Imbolc is only a week away.  It is one of the ancient fire festivals of our land, marking the transition from Winter into Spring.  As such it is a threshold to be crossed. As with all thresholds there is great power in traversing them consciously, with reverence and awareness.  For that is where the magic lies!

In our menstrual cycles, Imbolc holds the same energy as the crossover between our winter bleed time and our spring Maiden phase.  In our life cycle it holds the energy of menarche, our first bleed and making that transition from childhood towards womanhood.  It’s a potent time of transformation, of potential that may later burst forth into blossom and flower.

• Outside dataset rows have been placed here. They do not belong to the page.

What follows belongs to an exercise in optimizing a design on an open flow for small area, a short achievable clock period and few clock cycles per item; a production flow would make more cautious choices.
Where RTL was checked, it was by simulation tests only, not by an equivalence proof against the original.
Function not checked in runs 5 and 6: the RTL went through the layout flow alone.
Power is estimated from default activity; no workload was simulated.

`design/flow/flow/run.sh`:
```
#!/bin/bash
set -euo pipefail
export BUFFER_PORTS_ARGS="-buffer_cell sky130_fd_sc_hd__buf_1"
export SETUP_SLACK_MARGIN=7.6
bash standard.sh > standard_make.log 2>&1
```
`design/flow/design.v`:
```
module bdgr_enc (
    input  wire        clk,
    input  wire        rst,
    input  wire        start,
    input  wire [15:0] width,
    input  wire [15:0] height,
    input  wire        pred_med,
    output wire        busy,
    input  wire        in_valid,
    input  wire [7:0]  in_pix,
    input  wire [7:0]  in_up,
    output wire        in_ready,
    output wire        out_valid,
    output wire [63:0] out_word,
    output wire        out_last,
    input  wire        out_ready
);
    localparam integer ACW    = 88;            
    localparam [6:0]   HOLD_T = ACW - 20;      
    reg        busy_r, in_ready_r, out_valid_r, out_last_r;
    reg        busy_o;        
    reg        med_r;
    reg [15:0] w_r;
    reg [15:0] xc;            
    reg [15:0] yc;            
    reg        first_col, first_row;
    reg        pix_done;      
    reg        v0;            
    reg [7:0]  pix0, up0;     
    reg [7:0]  dA0, dB0, e0;  
    reg        use_c0, use_b0;  
    reg [2:0]  k_r;           
    reg        vR;            
    reg [3:0]  qoffR;         
    reg [3:0]  keffR;         
    reg [7:0]  dataR;         
    reg [6:0]  spos;          
    reg [ACW-1:0] acc;
    assign busy      = busy_o;
    assign in_ready  = in_ready_r;
    assign out_valid = out_valid_r;
    assign out_last  = out_last_r;
    assign out_word  = acc[63:0];
    wire accept = in_valid & in_ready_r;
    wire fire   = out_valid_r & out_ready;
    wire [7:0] na_in = first_col ? 8'd0 : pix0;
    wire [7:0] nb_in = first_row ? 8'd0 : in_up;
    wire [7:0] nc_in = (first_col | first_row) ? 8'd0 : up0;
    wire [7:0] pmin_in = (first_col & (med_r | first_row)) ? 8'd0 : pix0;   
    wire c_ge_in  = (nc_in >= na_in);
    wire use_c_in = c_ge_in ^ (nb_in <= nc_in);    
    wire use_b_in = c_ge_in ~^ (nb_in <= na_in);   
    wire [7:0] dA_in = in_pix - pmin_in;            
    wire [7:0] dB_in = in_pix - nb_in;              
    wire [7:0] e_in  = nc_in - na_in;
    wire [7:0] dC = dB0 + e0;                       
    wire [7:0] d0 = (med_r & use_c0) ? dC : (med_r & use_b0) ? dB0 : dA0;
    wire [7:0] r    = {d0[6:0], 1'b0} ^ {8{d0[7]}};
    wire [7:0] q    = r >> k_r;
    wire       esc  = (q >= 8'd11);
    wire [7:0] mask = ~(8'hff << k_r);
    wire [3:0] qoff = esc ? 4'd11 : q[3:0];
    wire [3:0] keff = esc ? 4'd8 : {1'b0, k_r};
    wire [7:0] data = esc ? r : (r & mask);
    reg [2:0] k_next;
    always @(*) begin
        if      (r <= 8'd1)   k_next = 3'd0;
        else if (r <= 8'd4)   k_next = 3'd1;
        else if (r <= 8'd8)   k_next = 3'd2;
        else if (r <= 8'd16)  k_next = 3'd3;
        else if (r <= 8'd32)  k_next = 3'd4;
        else if (r <= 8'd64)  k_next = 3'd5;
        else if (r <= 8'd128) k_next = 3'd6;
        else                  k_next = 3'd7;
    end
    wire hold = vR & (spos > HOLD_T);
    wire advR = vR & ~hold;
    wire [6:0] spos_add = advR ? spos + {3'd0, qoffR} + {3'd0, keffR} + 7'd1 : spos;
    wire [6:0] spos_next = {spos_add[6] & ~fire, spos_add[5:0]};
    wire [6:0] pos       = spos + {3'd0, qoffR};
    localparam integer NBY = ACW / 8;
    wire [15:0]    fld = {7'd0, dataR, 1'b1} << pos[2:0];
    wire [NBY-1:0] bsel = advR ? ({{(NBY-1){1'b0}}, 1'b1} << pos[6:3]) : {NBY{1'b0}};
    wire [ACW-1:0] ins;
    genvar gb;
    generate
        for (gb = 0; gb < NBY; gb = gb + 1) begin : g_ins
            if (gb == 0) begin : g_lo
                assign ins[7:0] = fld[7:0] & {8{bsel[0]}};
            end else begin : g_hi
                assign ins[8*gb +: 8] = (fld[7:0] & {8{bsel[gb]}}) | (fld[15:8] & {8{bsel[gb-1]}});
            end
        end
    endgenerate
    wire [ACW-1:0] acc_or = acc | ins;
    wire [ACW-1:0] acc_next = fire ? {64'd0, acc_or[ACW-1:64]} : acc_or;
    wire last_col = (xc == 16'd1);
    wire last_row = (yc == 16'd1);
    wire busy_next     = busy_r & ~(fire & out_last_r);
    wire pix_done_next = pix_done | (accept & last_col & last_row);
    wire alldone_next  = pix_done & ~v0 & ~hold;    
    wire [6:0] epos_next = spos_next;
    reg init;
    always @(posedge clk) begin
        if (rst)
            busy_o <= 1'b0;
        else if (!busy_o)
            busy_o <= start;
        else
            busy_o <= ~(fire & out_last_r);
    end
    always @(posedge clk) begin
        if (rst) begin
            busy_r      <= 1'b0;
            init        <= 1'b0;
            in_ready_r  <= 1'b0;
            out_valid_r <= 1'b0;
            out_last_r  <= 1'b0;
        end else if (!busy_r) begin
            busy_r      <= start;
            init        <= start;
            in_ready_r  <= 1'b0;
            out_valid_r <= 1'b0;
        end else if (init) begin
            init        <= 1'b0;
            in_ready_r  <= 1'b1;
        end else begin
            busy_r      <= busy_next;
            in_ready_r  <= busy_next & ~pix_done_next & (spos_next <= HOLD_T);
            out_valid_r <= busy_next & (epos_next[6] | (alldone_next & (epos_next != 7'd0)));
            out_last_r  <= alldone_next & (epos_next <= 7'd64);
        end
    end
    always @(posedge clk) begin
        if (!busy_r) begin
            med_r <= pred_med;
            w_r   <= width;
            yc    <= height;
        end else if (accept & last_col) begin
            yc    <= yc - 16'd1;
        end
        if (init) begin
            xc        <= w_r;
            first_col <= 1'b1;
            first_row <= 1'b1;
            pix_done  <= 1'b0;
        end else if (accept) begin
            first_col <= last_col;
            pix_done  <= last_col & last_row;
            if (last_col) begin
                xc <= w_r;
                first_row <= 1'b0;
            end else begin
                xc <= xc - 16'd1;
            end
        end
    end
    always @(posedge clk) begin
        v0 <= ~rst & (hold ? v0 : accept);
        if (accept) begin
            pix0   <= in_pix;
            up0    <= in_up;
            dA0    <= dA_in;
            dB0    <= dB_in;
            e0     <= e_in;
            use_c0 <= use_c_in;
            use_b0 <= use_b_in;
        end
    end
    always @(posedge clk) begin
        if (init)
            k_r <= 3'd7;
        else if (v0 & ~hold)
            k_r <= k_next;
        vR <= ~rst & (hold ? vR : v0);
        if (!hold) begin
            keffR <= keff;
            qoffR <= qoff;
            dataR <= data;
        end
        spos  <= init ? 7'd32 : spos_next;
        acc   <= init ? {{(ACW-32){1'b0}}, yc, w_r} : acc_next;
    end
endmodule
```
`design/flow/constraint.sdc`:
```
create_clock -name core_clock -period 11.0 [get_ports {clk}]
set_input_delay 2.2000 -clock core_clock [delete_from_list [all_inputs] [get_ports {clk}]]
set_output_delay 2.2000 -clock core_clock [all_outputs]
set_load 0.01 [all_outputs]
```
`design/flow/standard.sh`:
```
#!/bin/bash
# synth_recipe.tcl (not shown) runs the flow's synth.tcl, then flattens the netlist and writes it again
# the make line also repeats each setting of config.mk as NAME=value (left out here)
make -C /OpenROAD-flow-scripts/flow DESIGN_CONFIG=/design/flow/config.mk WORK_HOME=/design/flow/orfs CLKGATE_MAP_FILE= SYNTH_SCRIPT=/design/flow/synth_recipe.tcl "${@:-finish}"
```
`design/flow/config.mk`:
```
export PLATFORM = sky130hd
export DESIGN_NAME = bdgr_enc
export DESIGN_NICKNAME = bdgr_enc
export VERILOG_FILES = /design/flow/design.v
export SDC_FILE = /design/flow/constraint.sdc
export NUM_CORES = 4
export LEC_CHECK = 0
export ABC_AREA = 1
export CAP_MARGIN = 20
export CORE_MARGIN = 2
export CORE_UTILIZATION = 40
export CTS_BUF_LIST = sky130_fd_sc_hd__clkbuf_16
export CTS_CLUSTER_DIAMETER = 60
export CTS_CLUSTER_SIZE = 30
export SLEW_MARGIN = 20
```
==> run summary, run 1 <==
----------------------------------------------------
[Global route]
  Antenna violations before repair ... 1
  Vias in the first global route ... 9,997
  Largest net degree at the start of global routing ... 53
  Wire length of the first global-routing pass ... 53,500 µm
  Total congestion overflow ... 0
  Overall routing resource usage ... 0.200

[Timing]
  Total setup violations reported at the end of the flow ... 0
  Portion of the clock cycle consumed by the worst path in the final layout ... 0.304
  Min Tclk post-route ... 3.35 ns
  Peak Freq ... 299 MHz
  RSZ-0062 raised after global routing ... false
  Final sum of negative setup slack ... 0 ns
  Relative slew slack ... 0.234
  Pin slew with the least headroom to its limit ... 1.14 ns
  Final number of hold-violating endpoints ... 0
  Fin Clk Skew ... 0.0534 ns
  Final worst hold slack ... 0.465 ns
  Final count of pins violating max slew ... 0

[Route]
  1st-iter DRT viols ... 1,019
  First-pass detailed-route iteration total ... 5
  Vias ... 10,600
  Routed length per placed instance ... 16.4 µm
  Total wire length after detailed routing ... 33,700 µm
  Top layer used by detailed routing ... met4
  Met3 layer wire length in the routed design ... 2280 µm
  Vias per std cell ... 5.18
  Met1 WL ... 16,000 µm
  DRC violations left ... 0
  Antenna-violating nets left ... 0
  Wire length on met2 ... 14,400 µm

[Clock network]
  CTS H-tree lvls ... 1
  Deepest clock path buffer count ... 3
  Clock-pin transition on the worst setup and hold timing paths ... 0.09 ns
  Library cell used as clock root buffer ... sky130_fd_sc_hd__clkbuf_16
  Total clock sinks ... 216
  Clock buffers created by TritonCTS ... 22
  Hold buffers post-CTS ... 0
  Clock network latency to the later pin of the worst-skew pair ... 0.55 ns
  CTS tree ... built

[Floorplan]
  Standard-cell rows ... 65
  Die boundary width ... 183 µm
  Total die area ... 33,400 µm²
  Core Footprint ... 31,600 µm²
  IO Count ... 122
  Height of the die ... 183 µm
  Initial standard-cell utilization of the core ... 0.405

[Logic synthesis]
  Count of mapped cells out of synthesis ... 1,573
  Flip-flop cell with the highest count after synthesis ... sky130_fd_sc_hd__dfxtp_1
  Register bit count reported by yosys ... 216
  Post-synth cell types ... 58
  Total of warnings raised by yosys ... 1
  Top cell type's share of synthesized area ... 0.251
  Mean instance size in the synthesized netlist ... 8.13 µm²
  Largest area contributor in the synthesized netlist ... sky130_fd_sc_hd__edfxtp_1
  Number of synthesized flops with an enable pin ... 107
  Sequential share of the synthesized area ... 0.422
  Cell types with the largest area share after synthesis ... sky130_fd_sc_hd__edfxtp_1 25%, sky130_fd_sc_hd__dfxtp_1 17%, sky130_fd_sc_hd__nand2_1 8.7%
  Post-synth net total ... 1,693
  Share of flip-flops with an asynchronous set or reset ... 0
  Post-synthesis instance area ... 12,800 µm²

[Layout]
  Number of standard cells in the layout, taps in and fillers out ... 2,054
  Filler cell count ... 3,176
  Commonest cells after routing, fill and taps aside ... 290 x sky130_fd_sc_hd__nand2_1, 212 x sky130_fd_sc_hd__inv_1, 139 x sky130_fd_sc_hd__nor2_1
  Fraction of layout instances using a drive strength above 1 ... 0.103
  Sequential Area ... 5400 µm²
  Area growth from synthesis to layout ... 11.9%
  Leading cell type in the layout, fill and taps excluded ... sky130_fd_sc_hd__nand2_1
  Area of the multi-input gates ... 6090 µm²
  Final nets ... 1,755
  Post-layout utilization of the core ... 0.454

[Setup path]
  Crit start category ... register
  Type of the worst setup path ... register to output port
  Startpoint of the worst register-to-register path ... qoffR[0]$_SDFFCE_PP1N_
  Setup slack of the most critical reg-to-reg path ... 7.80 ns
  Critical path fanouts, max ... 2
  Worst path required time ... 8.80 ns
  Nature of the critical path endpoint ... output port
  Critical path's slowest cell ... sky130_fd_sc_hd__dfxtp_1
  Buffer and inverter count on the worst path ... 1
  Kind of cell adding the most delay to the critical path ... flip-flops
  Data arrival, critical path ... 1.15 ns
  Length in cells of the worst reg-to-reg path ... 9
  CP Cell Sequence ... buf_1
  Longest individual stage delay on the worst path ... 0.42 ns
  Endpoint of the worst-slack reg-to-reg timing path ... acc[76]$_SDFF_PP0_

[Hold path]
  Endpoint with the worst hold slack ... acc[81]$_SDFF_PP0_
  Hold path startpoint ... acc[81]$_SDFF_PP0_
  Number of stages on the worst hold path ... 2
  Tightest Hold Check Type ... register to register

[Pwr]
  Cell area power density ... 161 nW/µm²
  Peak supply drop ... 0.000115 V
  Leakage power summed over all cells ... 6.30 nW

[Placed design]
  Routability congestion estimate ... 0.869
  Count of port buffers added during placement ... 121
  Detailed-placement wirelength estimate ... 25,300 µm
  # placed instances ... 2,002

[Outcome]
  Outcome ... complete, no violations

[Flow run]
  Number of maximum-capacitance constraint violations ... 0

----------------------------------------------------
## where the power goes
part           switching (W)  leakage [nW]  internal, W
Sequential         0.0000519          1.93     0.000914
Combinational       0.000371          3.98     0.000158
Clock               0.000405         0.389     0.000408
## cell families (layout without fill, tap and decap cells)
family          count (synthesis)  count (layout)  share of synthesized area
other cells                     0               1                          0
fa+ha+maj                      66              66                     0.0681
xor+xnor                       44              44                     0.0313
flops                         216             216                      0.422
compound gates                323             323                      0.151
simple gates                  589             589                      0.207
buf+inv                       332             410                      0.119
mux                             3               3                    0.00235
## flip-flops by register name (all words and copies together), names as in the netlist, 3 cells and up
name and cells:
dB0 8, dataR 8, yc 16, pix0 8, k_r 3, up0 8
e0 8, keffR 4, qoffR 4, acc 88, spos 7, w_r 16
dA0 8, xc 16
## layout make-up
type                       instances  area share
sequential                       216       0.377
inverter                         232      0.0626
clock buffer                      22      0.0385
timing repair buffer             138      0.0430
clock inverter                    18      0.0179
multi-input combinational       1025       0.426
tap                              402      0.0351
antenna                            1    0.000175
## synth_stat cells, types with 11 or more instances
master and count:
sky130_fd_sc_hd__xnor2_1 11, sky130_fd_sc_hd__ha_1 60, sky130_fd_sc_hd__nor3_1 13, sky130_fd_sc_hd__nand2_1 295, sky130_fd_sc_hd__o22ai_1 25, sky130_fd_sc_hd__nor2_1 140, sky130_fd_sc_hd__inv_1 217, sky130_fd_sc_hd__o21ai_1 12
sky130_fd_sc_hd__buf_4 64, sky130_fd_sc_hd__a21oi_1 53, sky130_fd_sc_hd__o21ai_0 141, sky130_fd_sc_hd__nand4_1 12, sky130_fd_sc_hd__buf_2 11, sky130_fd_sc_hd__edfxtp_1 107, sky130_fd_sc_hd__o211ai_1 12, sky130_fd_sc_hd__xor2_1 31
sky130_fd_sc_hd__dfxtp_1 109, sky130_fd_sc_hd__nand3_1 72, sky130_fd_sc_hd__a221oi_1 21, sky130_fd_sc_hd__nand2_2 13, sky130_fd_sc_hd__clkbuf_1 23
## metrics by stage
step / setup slack [ns] / power, W / cell area, µm²
after floorplan: 7.40 / 0.00133 / 12900
after global placement: 6.48 / 0.00148 / 13300
after detailed placement: 6.46 / 0.00148 / 13300
after CTS: 7.56 / 0.00230 / 14100
after global routing: 7.59 / 0.00242 / 14300
final: 7.65 / 0.00231 / 14300
## layer usage
metal | vias up | GRT usage
met3 | 52 | 0.0312
met2 | 333 | 0.305
met4 | 0 | 0.0627
met1 | 4913 | 0.291
li1 | 5338 | -
met5 | - | 0
## repair_timing
item | in CTS | in global routing
setup endpoints to repair | 60 | 57
setup buffers | 0 | 11
endpoints found under the hold margin | 0 | 0
pin swaps | 0 | 8
resized for setup | 7 | 27
## worst max path at each step
stage	from	end	slack, ns	depth (start not counted)
after floorplan	in_valid	in_ready_r$_SDFF_PP0_	7.40	7
final	acc[26]$_DFF_P_	out_word[26]	7.65	1
after CTS	out_ready	acc[76]$_SDFF_PP0_	7.56	9
after global routing	in_pix[1]	dB0[7]$_DFFE_PP_	7.59	10
after global placement	out_ready	acc[76]$_SDFF_PP0_	6.48	9
after detailed placement	out_ready	acc[76]$_SDFF_PP0_	6.46	9
Testbench counts, summed over its fixed seeds: cycles 34,785, items 34,030.
==> run 2: changes to the inputs <==
==> design/flow/flow/run.sh (replaced) <==
#!/bin/bash
set -euo pipefail
export BUFFER_PORTS_ARGS="-buffer_cell sky130_fd_sc_hd__buf_1"
export SETUP_SLACK_MARGIN=7.3
bash standard.sh > standard_make.log 2>&1
==> run 2 against run 1 <==
Net effect:
- sequential share of layout area is 1.2 points higher
- die area stayed put
- worst setup slack worse by 0.22 ns
- critical path type is now input port to register
- largest power group unchanged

For me it is a painful time.  Through menstrual cycle awareness I have learned to love my bleed time. This is a complete turnaround from where I started, seeing it as a painful inconvenience, a curse, something to be borne and suffered.  Now it is a time of deep replenishment, like a great warm hug of oxytocin washing over me.  A time of great insight, visioning and deep connection to all that is.  Winter has become a place of safety, rest and love.

But menarche for me still holds great sadness and regret.  My life path meant that as I transitioned from childhood into womanhood I experienced the trauma of not only the death of my beloved Dad but also the loss of all the adults who had supported me in my childhood.  The safety and security that I did have was brutally taken away.  It gave me an incredible courage and strength that I still have today, but this didn’t come from a healthy place of feeling loved and supported.  Quite the opposite.  My menarche feels like being totally alone.  Being able to rely on no-one but myself.  I forced myself to step straight from childhood into adulthood without the gentle transition of spring.  Even now with all the work I have done in consciously navigating my menstrual cycle, I feel the pain of this crossover.  I no longer allow myself to mask it with busyness and pushing myself too hard so the old trauma is bubbling up to be healed with the loving witness of my deep attention.

So this Imbolc I intend to create a magical ceremony for myself to help me let go of these old wounds and move forwards into spring with reverence and a lightness of heart.  I hope that the power of this ceremony will help ease me into the maiden phase of my cycle each time I finish my bleed.  That it will allow me to be gentle with myself as the spring energy rises within and all around me.  That I will be able to walk purposefully without needing to rush or hurry.

Never underestimate the power of ceremony.  It speaks to our subconscious in an ancient way that we recognise and remember.  It can highlight things we didn’t know were there and remove obstacles that we have struggled with for years.  It will take all of my courage to perform this ceremony and invite others to join me, but I know that the transformation will be immense.  It will ripple through my life and out into the world.

If this fires you with enthusiasm to perform your own Imbolc ritual but you don’t know where to start then download my free step-by-step guide from my welcome page.  Invite in the Goddess Brigid, add something to honour and mark the transition from winter into spring – cross a bridge, step over a ribbon plus anything that brings a deeper meaning for you.  For the more of yourself you bring to ceremony the more powerful it is!

I would love to hear how you get on.  In sharing the magic and the sacred in our lives we make them stronger.